虽然我不知道这两个大单子是和哪两个客户签的,以及它们的来源,但这种说法听起来更像是一个商业伙伴之间的介绍。这种介绍在两个有合作伙伴关系的公司之间经常发生,从而满足客户的需求,不是什么特殊的事情。如果要评价IBM百年历史上最昂贵的收购是否值得,光以互相介绍客户来做证据远远不够。我认为IBM和Red Hat在企业客户中的良好声誉是个“宏观文化”优势。但他们需要打造一个新的携手企业“微观文化”,才能尽快的把优势利用起来。
业务增长从哪里来?
阿里和IBM的增长来源很不同,就像彼此的文化差异一样。对于阿里说,增长是个地理问题。对于IBM来说,增长是个产品问题。
阿里云未来可能会扩大的地域是拉丁美洲、东南亚和南亚,同时会在中国巩固自己的领先地位,并避开美国市场。

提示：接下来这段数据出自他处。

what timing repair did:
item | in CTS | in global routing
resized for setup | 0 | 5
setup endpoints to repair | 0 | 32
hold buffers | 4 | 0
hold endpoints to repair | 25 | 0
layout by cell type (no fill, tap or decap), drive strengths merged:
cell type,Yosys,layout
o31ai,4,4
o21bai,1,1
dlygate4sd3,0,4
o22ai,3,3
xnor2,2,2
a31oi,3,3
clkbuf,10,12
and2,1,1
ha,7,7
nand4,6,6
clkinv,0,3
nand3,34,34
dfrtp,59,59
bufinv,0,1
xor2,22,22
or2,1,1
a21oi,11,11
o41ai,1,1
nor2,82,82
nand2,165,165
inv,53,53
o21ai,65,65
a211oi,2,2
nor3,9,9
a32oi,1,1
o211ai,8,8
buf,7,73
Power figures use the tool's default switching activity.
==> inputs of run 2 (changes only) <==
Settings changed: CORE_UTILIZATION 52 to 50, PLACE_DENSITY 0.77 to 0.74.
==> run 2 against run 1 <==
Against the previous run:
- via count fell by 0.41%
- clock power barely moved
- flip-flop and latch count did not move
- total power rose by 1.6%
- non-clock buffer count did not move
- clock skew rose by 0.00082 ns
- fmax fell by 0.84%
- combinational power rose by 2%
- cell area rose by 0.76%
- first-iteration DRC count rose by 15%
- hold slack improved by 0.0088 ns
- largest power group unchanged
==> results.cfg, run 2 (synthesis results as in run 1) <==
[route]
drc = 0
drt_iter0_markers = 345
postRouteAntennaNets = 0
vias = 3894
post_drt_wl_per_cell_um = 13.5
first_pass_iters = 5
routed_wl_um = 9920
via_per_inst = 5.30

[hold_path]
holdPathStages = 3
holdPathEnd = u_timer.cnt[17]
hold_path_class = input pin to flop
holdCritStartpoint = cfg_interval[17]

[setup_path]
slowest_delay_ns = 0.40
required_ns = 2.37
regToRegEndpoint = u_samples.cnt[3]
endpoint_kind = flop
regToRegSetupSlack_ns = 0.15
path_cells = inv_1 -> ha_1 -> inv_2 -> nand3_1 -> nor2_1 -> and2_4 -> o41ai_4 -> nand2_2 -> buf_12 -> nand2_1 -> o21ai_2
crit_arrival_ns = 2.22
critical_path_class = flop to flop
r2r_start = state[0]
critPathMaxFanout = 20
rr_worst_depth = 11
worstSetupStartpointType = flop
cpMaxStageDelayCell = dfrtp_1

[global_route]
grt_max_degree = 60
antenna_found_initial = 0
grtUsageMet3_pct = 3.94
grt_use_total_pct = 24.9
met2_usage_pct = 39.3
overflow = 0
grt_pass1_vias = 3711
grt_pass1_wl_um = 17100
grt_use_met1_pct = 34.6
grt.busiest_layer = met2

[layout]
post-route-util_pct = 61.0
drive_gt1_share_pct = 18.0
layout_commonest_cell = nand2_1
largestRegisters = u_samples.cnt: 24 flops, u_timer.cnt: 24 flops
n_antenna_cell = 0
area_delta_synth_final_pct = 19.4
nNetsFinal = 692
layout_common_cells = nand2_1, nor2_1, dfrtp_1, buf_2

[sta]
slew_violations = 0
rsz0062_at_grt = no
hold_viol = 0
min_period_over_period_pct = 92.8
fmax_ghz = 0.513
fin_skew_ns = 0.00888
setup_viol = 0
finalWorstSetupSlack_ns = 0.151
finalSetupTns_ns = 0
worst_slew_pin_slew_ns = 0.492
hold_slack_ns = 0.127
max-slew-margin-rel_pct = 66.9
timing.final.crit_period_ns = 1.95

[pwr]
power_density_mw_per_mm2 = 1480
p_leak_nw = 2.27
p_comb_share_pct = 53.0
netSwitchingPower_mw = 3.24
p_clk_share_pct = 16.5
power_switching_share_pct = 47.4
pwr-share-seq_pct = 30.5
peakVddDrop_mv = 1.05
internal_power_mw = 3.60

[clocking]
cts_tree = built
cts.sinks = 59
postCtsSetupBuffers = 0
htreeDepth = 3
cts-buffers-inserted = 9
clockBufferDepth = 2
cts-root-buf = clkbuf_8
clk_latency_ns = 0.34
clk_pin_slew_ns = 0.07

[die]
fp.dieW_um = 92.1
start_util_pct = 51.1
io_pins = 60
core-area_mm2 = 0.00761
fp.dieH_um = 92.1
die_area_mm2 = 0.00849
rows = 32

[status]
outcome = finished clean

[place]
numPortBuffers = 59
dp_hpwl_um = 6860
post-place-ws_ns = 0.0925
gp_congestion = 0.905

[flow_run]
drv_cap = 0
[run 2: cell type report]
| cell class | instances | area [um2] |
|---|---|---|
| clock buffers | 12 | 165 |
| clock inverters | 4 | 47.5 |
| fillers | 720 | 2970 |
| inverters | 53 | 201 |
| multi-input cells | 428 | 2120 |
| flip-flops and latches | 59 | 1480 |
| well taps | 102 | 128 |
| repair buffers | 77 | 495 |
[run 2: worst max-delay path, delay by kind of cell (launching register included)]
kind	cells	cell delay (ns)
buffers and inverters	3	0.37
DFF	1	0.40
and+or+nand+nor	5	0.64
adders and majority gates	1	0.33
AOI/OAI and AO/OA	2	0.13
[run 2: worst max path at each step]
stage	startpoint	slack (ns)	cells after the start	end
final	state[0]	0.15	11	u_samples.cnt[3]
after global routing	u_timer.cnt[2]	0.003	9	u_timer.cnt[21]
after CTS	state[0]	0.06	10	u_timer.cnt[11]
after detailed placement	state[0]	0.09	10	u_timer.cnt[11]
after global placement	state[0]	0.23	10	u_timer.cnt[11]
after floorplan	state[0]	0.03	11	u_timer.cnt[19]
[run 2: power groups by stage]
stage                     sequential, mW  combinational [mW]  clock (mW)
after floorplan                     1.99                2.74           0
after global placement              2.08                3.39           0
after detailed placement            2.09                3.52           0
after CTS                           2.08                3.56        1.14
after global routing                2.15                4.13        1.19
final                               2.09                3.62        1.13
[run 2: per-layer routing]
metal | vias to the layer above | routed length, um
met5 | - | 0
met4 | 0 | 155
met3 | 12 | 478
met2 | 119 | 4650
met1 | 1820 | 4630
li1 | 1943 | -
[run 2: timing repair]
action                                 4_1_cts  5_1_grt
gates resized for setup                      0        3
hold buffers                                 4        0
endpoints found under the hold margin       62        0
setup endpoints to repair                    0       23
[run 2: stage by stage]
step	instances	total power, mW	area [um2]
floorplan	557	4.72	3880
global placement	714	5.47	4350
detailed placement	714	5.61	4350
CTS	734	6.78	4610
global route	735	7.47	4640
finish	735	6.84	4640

拉丁美洲很有意思,是一块相对空白的画布;所有其他大的云厂商目前在拉丁美洲只有一个数据中心地区上线,阿里一个还没有。根据行业市场研究所IDC的统计,预计2018-2023年间,拉美整体云计算市场的复合年增长率(CGAR)将达到38.3%,尽管基数比较小。阿里和其他中国科技公司的to C业务,比如滴滴出行,已经在拉美许多市场取得了突破,因此当地的政治和文化阻力可能不会像在美国那么严重。东南亚和南亚则是阿里的自然延伸,因为该地区互联网经济在蓬勃发展,而阿里也已经拥有了像Lazada和Paytm等几家当地的互联网巨头。在中国的云市场里,阿里云是领头羊,而且最近中国的云计算总开销已经达到全球第二,还有许多增长空间,加倍巩固自己的领先地位不仅是正确的长期战略,甚至可能在短期就会产生切实的成果。未来新数据中心和地理位置的公布是值得注意的信号。
至于IBM加Red Hat,这个组合正在大力押注于混合云产品技术,以促进恢复增长。云市场里有很多令人困惑的营销行话,“混合云”就是其中之一。最简单地说,混合云就是在传统的非云基础设施和云平台的混合使用中运营公司的IT,因此是混合的。从IBM的角度看,混合云很可能意味着把IBM的长期老客户现有的mainframes和OpenShift混合起来,成为一个新的混合云平台。换句话说,IBM有许多现有的客户群把它们“云化”。
混合云在整个云市场中的规模有多大还是个未知数,但应该不少。AWS曾经将这个词都视为一种威胁,禁止所有合作伙伴和在用户大会上用这个字眼,直到最近才稍有所松懈,低头接受了混合云(以及“多种云”,multi-cloud)不可被忽视的存在和现实。